Totally agree with LondonLad. Don't overcomplicate it. I'd add Romanian Deadlifts for your hamstrings. Just make sure your form is spot on before you start increasing the weight.
I'm doing a similar thing over here! I found that using a chair or a sturdy bench helps a lot for things like seated presses or one-arm rows. Are you planning on buying a bench, Mike?
@NorthernLass, I haven't got a bench yet—trying to keep the budget tight. Can I do chest presses on the floor or is that just a waste of time?

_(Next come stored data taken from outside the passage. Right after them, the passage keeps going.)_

Setup of job 9422:
// project_euler_17
module project_euler_17(
  input clk,
  input reset,
  output reg [3:0] ones_digit,
  output reg [3:0] tens_digit,
  output reg [3:0] hundreds_digit,
  output reg [15:0] letter_count,
  output reg done
);
==> flow/config.mk <==
export PLATFORM = sky130hd
export DESIGN_NAME = project_euler_17
export DESIGN_NICKNAME = project_euler_17
export VERILOG_FILES = /design/flow/design.v
export SDC_FILE = /design/flow/constraint.sdc
export NUM_CORES = 4
export LEC_CHECK = 0
export ABC_AREA = 1
export CAP_MARGIN = 20
export CORE_ASPECT_RATIO = 1.43
export CORE_MARGIN = 2
export CORE_UTILIZATION = 65
export PLACE_DENSITY_LB_ADDON = 0.01
export SLEW_MARGIN = 20
==> flow/constraint.sdc <==
create_clock -name core_clock -period 5.43 [get_ports {clk}]
set_input_delay 1.0860 -clock core_clock [delete_from_list [all_inputs] [get_ports {clk}]]
set_output_delay 1.0860 -clock core_clock [all_outputs]
set_load 0.01 [all_outputs]
run.sh (not shown) runs the stock make flow with config.mk's settings and CLKGATE_MAP_FILE=.
Job 9422 reached the final stage; the timing, DRC and antenna checks on its layout passed.
What job 7578 does differently from job 9422 at the input level:
--- a/flow/config.mk
+++ b/flow/config.mk
@@ -9,6 +9,5 @@
 export CAP_MARGIN = 20
-export CORE_ASPECT_RATIO = 1.43
 export CORE_MARGIN = 2
-export CORE_UTILIZATION = 65
-export PLACE_DENSITY_LB_ADDON = 0.01
+export CORE_UTILIZATION = 57
 export SLEW_MARGIN = 20
+export TNS_END_PERCENT = 15
==> flow/constraint.sdc <==
create_clock -name core_clock -period 3.88 [get_ports {clk}]
set_input_delay 0.7760 -clock core_clock [delete_from_list [all_inputs] [get_ports {clk}]]
set_output_delay 0.7760 -clock core_clock [all_outputs]
set_load 0.01 [all_outputs]
## What came out
Re async set-reset flop share out of synthesis: no difference whatsoever between job 7578 and job 9422. Re cell total after placement: job 7578 is 20% up on job 9422. In the summary table, job 7578 is marked failed, with error GRT-0232 raised in global routing. In the metrics for job 7578 and job 9422, the one carrying the lower number of gates given a new drive strength after cts is job 9422. When the final numbers for job 7578 and job 9422 were put side by side, the vertical die dimension turned out to be greater in job 9422. Per the comparison of job 7578 with job 9422, yosys synthesis chip area comparable, floorplan die area now larger, final weighted congestion in routability-driven placement held steady.
--- input diff job 7578..job 152 ---
--- a/flow/config.mk
+++ b/flow/config.mk
@@ -7,7 +7,5 @@
 export LEC_CHECK = 0
-export ABC_AREA = 1
 export CAP_MARGIN = 20
 export CORE_MARGIN = 2
-export CORE_UTILIZATION = 57
+export CORE_UTILIZATION = 45
 export SLEW_MARGIN = 20
-export TNS_END_PERCENT = 15
==> flow/constraint.sdc <==
create_clock -name core_clock -period 6.44 [get_ports {clk}]
set_input_delay 1.2880 -clock core_clock [delete_from_list [all_inputs] [get_ports {clk}]]
set_output_delay 1.2880 -clock core_clock [all_outputs]
set_load 0.01 [all_outputs]
[summary]
Job 152 | status: complete | timing, DRC, antenna: pass. In job 152, the share of synthesized area spent on multiplexers came out 1.8 points above the value in job 7578. Taking job 7578 as 1.0, job 152 lands at 1.16 on width of the die. The final reports for job 152 and job 7578 show aoi/oai-family share of the synthesized area higher in the former.
### job 152 -> job 3201
--- a/flow/config.mk
+++ b/flow/config.mk
@@ -9,3 +9,4 @@
 export CORE_MARGIN = 2
-export CORE_UTILIZATION = 45
+export CORE_UTILIZATION = 58
+export SETUP_SLACK_MARGIN = 1.7
 export SLEW_MARGIN = 20
==> flow/constraint.sdc <==
create_clock -name core_clock -period 6.8 [get_ports {clk}]
set_input_delay 1.3600 -clock core_clock [delete_from_list [all_inputs] [get_ports {clk}]]
set_output_delay 1.3600 -clock core_clock [all_outputs]
set_load 0.01 [all_outputs]
### Flow results
On die footprint, the higher figure sits with job 152, not job 3201.
Worst setup margin, job 152 and job 3201: lower on job 152
Between job 3201 and job 152, it is job 3201 whose leakage component of the power is higher, by about 18%.
Job 3201 against job 152: sequential power lower; sum of routed wire length over all layers higher; via count of the first global-routing pass higher; area used by sequential logic in the layout higher.


build 52:
Starting RTL as in the previous note.
Design project_euler_17, start of the top module:
module project_euler_17(
  input clk,
  input reset,
  output reg [3:0] ones_digit,
  output reg [3:0] tens_digit,
  output reg [3:0] hundreds_digit,
  output reg [15:0] letter_count,
  output reg done
);
  integer next_ones_digit;
  integer next_tens_digit;
  integer next_hundreds_digit;
  integer letters;
  always @(posedge clk or posedge reset)
  begin
    if (reset) begin
      ones_digit <= 0;
      tens_digit <= 0;
      hundreds_digit <= 0;
      letter_count <= 0;
      done <= 0;
    end
    else if (!done) begin
      next_ones_digit = 0;
      next_tens_digit = 0;
      next_hundreds_digit = 0;
      letters = 0;
      next_tens_digit[3:0] = tens_digit;
      next_hundreds_digit[3:0] = hundreds_digit;
      if (ones_digit == 9) begin
        next_ones_digit = 0;
        if (tens_digit == 9) begin
          next_tens_digit = 0;
          if (hundreds_digit == 9) begin
            next_hundreds_digit = 0;
            letters += 11;  
            done <= 1;
  ...
==> flow/config.mk <==
export PLATFORM = sky130hd
export DESIGN_NAME = project_euler_17
export DESIGN_NICKNAME = project_euler_17
export VERILOG_FILES = /design/flow/design.v
export SDC_FILE = /design/flow/constraint.sdc
export NUM_CORES = 4
export LEC_CHECK = 0
export CAP_MARGIN = 0
export CELL_PAD_IN_SITES_DETAIL_PLACEMENT = 0
export CORE_ASPECT_RATIO = 0.5
export CORE_MARGIN = 2
export CORE_UTILIZATION = 64
export GPL_ROUTABILITY_DRIVEN = 1
export HOLD_SLACK_MARGIN = 0.06
export MAX_ROUTING_LAYER = met5
export PLACE_DENSITY = 0.8
export SETUP_SLACK_MARGIN = 2.24
export SLEW_MARGIN = 40
export TNS_END_PERCENT = 25
==> flow/constraint.sdc <==
create_clock -name core_clock -period 9.58 [get_ports {clk}]
set_input_delay 1.9160 -clock core_clock [delete_from_list [all_inputs] [get_ports {clk}]]
set_output_delay 1.9160 -clock core_clock [all_outputs]
set_load 0.01 [all_outputs]
Build 52 | stages: all done | timing, DRC, antenna: all pass
Relative to build 52, the following input files were edited for build 3:
Settings: SLEW_MARGIN: 40 -> 0; HOLD_SLACK_MARGIN: 0.06 -> 0.07; CAP_MARGIN: 0 -> 20; CORE_ASPECT_RATIO: 0.5 -> 1.67; PLACE_DENSITY: 0.8 -> unset; SETUP_SLACK_MARGIN: 2.24 -> 2.72; TNS_END_PERCENT: 25 -> unset; PLACE_DENSITY_LB_ADDON: unset -> 0.05; CORE_UTILIZATION: 64 -> 55.
### Flow results
Lower count of clock buffers in the final design was reported by build 52, not build 3. Slew of the pin with the lowest slew margin is higher on build 3. | first-iteration DRC count | lower: build 52 |. Compared with build 52, in build 3 critical path buffer and inverter count held; setup slack after layout went up 410 ps.
Inputs modified between build 3 and build 66:
Settings: ABC_AREA now 1, previously not set; CAP_MARGIN now 0, was 20; CTS_CLUSTER_DIAMETER now 219, previously not set; CORE_UTILIZATION now 43, was 55; CORE_ASPECT_RATIO now 1.03, was 1.67; HOLD_SLACK_MARGIN no longer set, was 0.07; SETUP_SLACK_MARGIN now 1.6, was 2.72; CTS_CLUSTER_SIZE now 36, previously not set.
Results
Build 66: no failed stages, no open violations at the end
Going from build 3 to build 66, number of instances in the placed design grew by more than 10%.
The number of standard-cell rows in the floorplan reported for build 66 is smaller than that of build 3 by 5.
When the final numbers for build 3 and build 66 were put side by side, the global-route usage turned out to be smaller in build 66.
Build 66: via count 124 below build 3
From build 3 to build 66 the numbers moved as follows: total buffers and inverters traversed by the critical path now sits higher; clock-buffer cell count now sits lower; standard cell area after detailed placement now sits lower.
Compared with build 3, build 66 shows a layout overhead on the synthesized area that is 0.72 points higher.
Relative to build 66, the following input files were edited for build 91:
Settings: ABC_AREA: 1 -> 0; CTS_CLUSTER_DIAMETER: 219 -> 28; GPL_TIMING_DRIVEN: unset -> 1; CELL_PAD_IN_SITES_GLOBAL_PLACEMENT: unset -> 2; CORE_ASPECT_RATIO: 1.03 -> 1.86; SETUP_SLACK_MARGIN: 1.6 -> unset; MIN_ROUTING_LAYER: unset -> met1; PLACE_DENSITY_LB_ADDON: 0.05 -> 0.08.
### Flow results
Between build 91 and build 66, it is build 91 whose met2 layer wire length in the routed design is higher, by 42%. Build 91 vs. build 66: clock tree cell share of total cell area higher; routed length on met3 higher; detailed placement HPWL higher; count of non-CTS buffers in the layout higher. Summary of build 91 over build 66: slew of the pin with the lowest slew margin -76 ps; setup slack of the critical path after layout -1390 ps. [build 91 vs build 66] post-layout minimum cycle time: higher in build 91. Net switching fraction of the power down 3.0 points in build 91 wrt build 66. Between build 66 and build 91, met2 routing resource usage after global routing increased. Build 91: die area higher than build 66.


project_euler_17 again, from the RTL that the note above started with.
// project_euler_17
module project_euler_17(
  input clk,
  input reset,
  output reg [3:0] ones_digit,
  output reg [3:0] tens_digit,
  output reg [3:0] hundreds_digit,
  output reg [15:0] letter_count,
  output reg done
);
  integer next_ones_digit;
  integer next_tens_digit;
  integer next_hundreds_digit;
  integer letters;
  always @(posedge clk or posedge reset)
  begin
    if (reset) begin
      ones_digit <= 0;
      tens_digit <= 0;
      hundreds_digit <= 0;
      letter_count <= 0;
      done <= 0;
    end
    else if (!done) begin
      next_ones_digit = 0;
      next_tens_digit = 0;
      next_hundreds_digit = 0;
      letters = 0;
      next_tens_digit[3:0] = tens_digit;
      next_hundreds_digit[3:0] = hundreds_digit;
      if (ones_digit == 9) begin
        next_ones_digit = 0;
        if (tens_digit == 9) begin
          next_tens_digit = 0;
          if (hundreds_digit == 9) begin
            next_hundreds_digit = 0;
            letters += 11;  
            done <= 1;
          end
          else
            next_hundreds_digit[3:0] = hundreds_digit + 1;
        end
        else
          next_tens_digit[3:0] = tens_digit + 1;
      end
      else
        next_ones_digit[3:0] = ones_digit + 1;
      if (next_tens_digit != 1) begin
        case (next_ones_digit)
          1: letters += 3;  
          2: letters += 3;  
          3: letters += 5;  
          4: letters += 4;  
          5: letters += 4;  
          6: letters += 3;  
          7: letters += 5;  
          8: letters += 5;  
          9: letters += 4;  
        endcase
        case (next_tens_digit)
          2: letters += 6;  
          3: letters += 6;  
          4: letters += 5;  
          5: letters += 5;  
          6: letters += 5;  
          7: letters += 7;  
          8: letters += 6;  
          9: letters += 6;  
        endcase
      end
      else begin
        case (next_ones_digit)
          0: letters += 3;  
          1: letters += 6;  
          2: letters += 6;  
          3: letters += 8;  
          4: letters += 8;  
          5: letters += 7;  
          6: letters += 7;  
          7: letters += 9;  
  ...
==> flow/config.mk <==
export PLATFORM = sky130hd
export DESIGN_NAME = project_euler_17
export DESIGN_NICKNAME = project_euler_17
export VERILOG_FILES = /design/flow/design.v
export SDC_FILE = /design/flow/constraint.sdc
export NUM_CORES = 4
export LEC_CHECK = 0
export CAP_MARGIN = 20
export CELL_PAD_IN_SITES_DETAIL_PLACEMENT = 0
export CORE_ASPECT_RATIO = 1.67
export CORE_MARGIN = 2
export CORE_UTILIZATION = 55
export GPL_ROUTABILITY_DRIVEN = 1
export HOLD_SLACK_MARGIN = 0.07
export MAX_ROUTING_LAYER = met5
export SETUP_SLACK_MARGIN = 1.73
export SLEW_MARGIN = 0
==> flow/constraint.sdc <==
create_clock -name core_clock -period 9.58 [get_ports {clk}]
set_input_delay 1.9160 -clock core_clock [delete_from_list [all_inputs] [get_ports {clk}]]
set_output_delay 1.9160 -clock core_clock [all_outputs]
set_load 0.01 [all_outputs]
The first run ran to the end with no violations.
Change:
--- a/flow/config.mk
+++ b/flow/config.mk
@@ -11,3 +11,3 @@
 export CORE_MARGIN = 2
-export CORE_UTILIZATION = 55
+export CORE_UTILIZATION = 65
 export GPL_ROUTABILITY_DRIVEN = 1
==> flow/constraint.sdc (replaced) <==
create_clock -name core_clock -period 6.54 [get_ports {clk}]
set_input_delay 1.3080 -clock core_clock [delete_from_list [all_inputs] [get_ports {clk}]]
set_output_delay 1.3080 -clock core_clock [all_outputs]
set_load 0.01 [all_outputs]
Effect:
- final cell count went up by 6.0%
- final area goes up by 19%
- sequential share of layout area came out lower by 3.2 points
- worst setup slack got worse by 2100 ps
- global-route usage is higher by 10 points
- first-iteration DRC count grows by 59%
- total power climbs by 58%
- wire length increases by 47%
- worst hold slack gets better by 8.1 ps
- fmax climbs by 16%
- non-clock buffer count goes up by 50
Change:
--- a/flow/config.mk
+++ b/flow/config.mk
@@ -9,5 +9,6 @@
 export CELL_PAD_IN_SITES_DETAIL_PLACEMENT = 0
-export CORE_ASPECT_RATIO = 1.67
+export CORE_ASPECT_RATIO = 1.02
 export CORE_MARGIN = 2
-export CORE_UTILIZATION = 65
+export CORE_UTILIZATION = 70
+export CTS_CLUSTER_DIAMETER = 27
 export GPL_ROUTABILITY_DRIVEN = 1
@@ -15,3 +16,3 @@
 export MAX_ROUTING_LAYER = met5
-export SETUP_SLACK_MARGIN = 1.73
-export SLEW_MARGIN = 0
+export SETUP_SLACK_MARGIN = -0.44
+export SLEW_MARGIN = 35
==> flow/constraint.sdc (replaced) <==
create_clock -name core_clock -period 5.66 [get_ports {clk}]
set_input_delay 1.1320 -clock core_clock [delete_from_list [all_inputs] [get_ports {clk}]]
set_output_delay 1.1320 -clock core_clock [all_outputs]
set_load 0.01 [all_outputs]
Now the flow ran to the end with violations: negative setup slack.
Via count shrinks by about 5.4%.
Setup slack loses 1000 ps.
Final cell count shrinks by about 4.4%.
Cell area shrinks by 10%.
Die area shrinks by about 7%.
Combinational power stays flat.
Global-route usage grows by 0.35 points.
Worst hold slack barely changes.
Change:
==> flow/config.mk (replaced) <==
export PLATFORM = sky130hd
export DESIGN_NAME = project_euler_17
export DESIGN_NICKNAME = project_euler_17
export VERILOG_FILES = /design/flow/design.v
export SDC_FILE = /design/flow/constraint.sdc
export NUM_CORES = 4
export LEC_CHECK = 0
export ABC_AREA = 1
export CAP_MARGIN = 20
export CORE_MARGIN = 2
export CORE_UTILIZATION = 65
export SLEW_MARGIN = 20
==> flow/constraint.sdc (replaced) <==
create_clock -name core_clock -period 6.35 [get_ports {clk}]
set_input_delay 1.2700 -clock core_clock [delete_from_list [all_inputs] [get_ports {clk}]]
set_output_delay 1.2700 -clock core_clock [all_outputs]
set_load 0.01 [all_outputs]
The new run went through all stages and came out clean.
Sequential power fell by about 12%.
Wire length decreases by 27%.
Via count drops by about 15%.
Clock skew stays flat.
Total power is lower by about 17%.
Count of clock-buffer cells in the layout is unchanged.
Synthesized area came out lower by about 8%.


Starting RTL as in the previous note.
Settings: LEC_CHECK=0, CAP_MARGIN=20, CELL_PAD_IN_SITES_DETAIL_PLACEMENT=0, CORE_ASPECT_RATIO=1.67, CORE_MARGIN=2, CORE_UTILIZATION=65, GPL_ROUTABILITY_DRIVEN=1, HOLD_SLACK_MARGIN=0.07, MAX_ROUTING_LAYER=met5, SLEW_MARGIN=35; clock period 5.68 ns.
The baseline ran to the end with violations: setup timing.
Next try:
CELL_PAD_IN_SITES_DETAIL_PLACEMENT = default   (was 0)
CORE_ASPECT_RATIO = default   (was 1.67)
CORE_UTILIZATION = 40   (was 65)
GPL_ROUTABILITY_DRIVEN = default   (was 1)
HOLD_SLACK_MARGIN = default   (was 0.07)
MAX_ROUTING_LAYER = default   (was met5)
SLEW_MARGIN = 20   (was 35)
clock period = 6.98 ns   (was 5.68 ns; I/O delays follow)
The new run ran to the end with no violations; final area goes down by a little under a tenth; cell count goes up by a few percent; maximum frequency goes down by roughly a tenth; power goes down by about a fifth; worst setup slack gets better by 0.71 ns; synthesized area is unchanged; die size goes up by well over a third; global-route usage goes down by 14 points; sequential power goes down by about a fifth; non-clock buffer count goes down by 30; worst hold slack gets worse by 0.0091 ns.
Next try:
clock period = 10.0 ns   (was 6.98 ns; I/O delays follow)
Count of clock-buffer cells in the layout climbs by 2.
Sequential cell count is unchanged.
Maximum frequency decreases by 7.7%.
Power falls by about 30%.
Clock power fell by about 30%.
Hold slack is about the same.
Next try:
CAP_MARGIN = 40   (was 20)
CELL_PAD_IN_SITES_DETAIL_PLACEMENT = 2   (was default)
CORE_ASPECT_RATIO = 1.96   (was default)
GPL_ROUTABILITY_DRIVEN = 0   (was default)
MIN_ROUTING_LAYER = met1   (was default)
TNS_END_PERCENT = 75   (was default)
Outcome:
- The changed run completed with no timing, DRC or antenna violations
- area after synthesis is unchanged
- global-route usage rose by 15 points
- clock power rose by 22%
- routed wire length rose by 84%
Next try:
CORE_ASPECT_RATIO = default   (was 1.96)
MIN_ROUTING_LAYER = met2   (was met1)
TNS_END_PERCENT = default   (was 75)
Effect: Cell area hardly moves; cell count increases by 1.9%; worst setup slack is better by 0.13 ns.
Power is estimated from default activity; no workload was simulated.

Floor presses are actually great, man. They limit the range of motion which can actually save your shoulders if you're just starting out. Just watch out for your elbows hitting the floor too hard.
I'm in Toronto and space is at a premium in my condo. I do floor presses all the time. If you want more range, you can always lie on a firm cushions or a foam roller if you have one.
Make sure you don't skip the back exercises. Beginners always focus on the "mirror muscles" like chest and arms. DB Rows and reverse flies are vital for your posture, especially if you work at a desk.
Great advice here. Mike, try this: 3 sets of 10-12 reps for: Goblet Squats, Floor Press, One-Arm Rows, Overhead Press, and RDLs. Take about a minute rest between sets. That's a solid 45-minute workout.
@GymRatJen, that looks perfect. Simple enough for me to remember. Should I do the same thing every Monday, Wednesday, Friday?
You can, but it might get boring. Some people like to have an "A" and "B" workout and alternate them. Like, do Lunges on Wednesday instead of Squats just to keep the legs guessing.
Keep it simple for the first month, Mike. Consistency is the biggest hurdle. Once you've hit 12 sessions without missing one, then start worrying about variety.
Agree with TXguy. Also, don't forget to track your weights! Even if it's just in a notebook. Seeing the numbers go up is the best motivation when you're freezing in a basement or a cold UK garage.
Haha, yeah it's definitely cold down there right now! I'll grab a notebook tomorrow. What do I do when the weights start feeling light? Just buy more?
You can buy more, but you can also just slow down the tempo. Try taking 3 seconds to lower the weight. It makes things much harder without needing a heavier plate.
Or increase the reps. If you're doing 12, try to get to 15 or 20 before you move up in weight. Progressive overload isn't just about the heavy stuff.
Exactly. Also, Bulgarian Split Squats. They are the devil's exercise but they will make your legs strong even with light dumbbells. Use your sofa to prop your back leg up.
Ugh, Bulgarians. I hate that you're right, Jen. They are incredibly effective for home workouts.
Wait, are Bulgarian split squats different from regular lunges? They sound fancy.
Basically a lunge but your back foot is elevated on a bench or chair. It puts way more load on the front leg. Be careful though, your balance will be tested!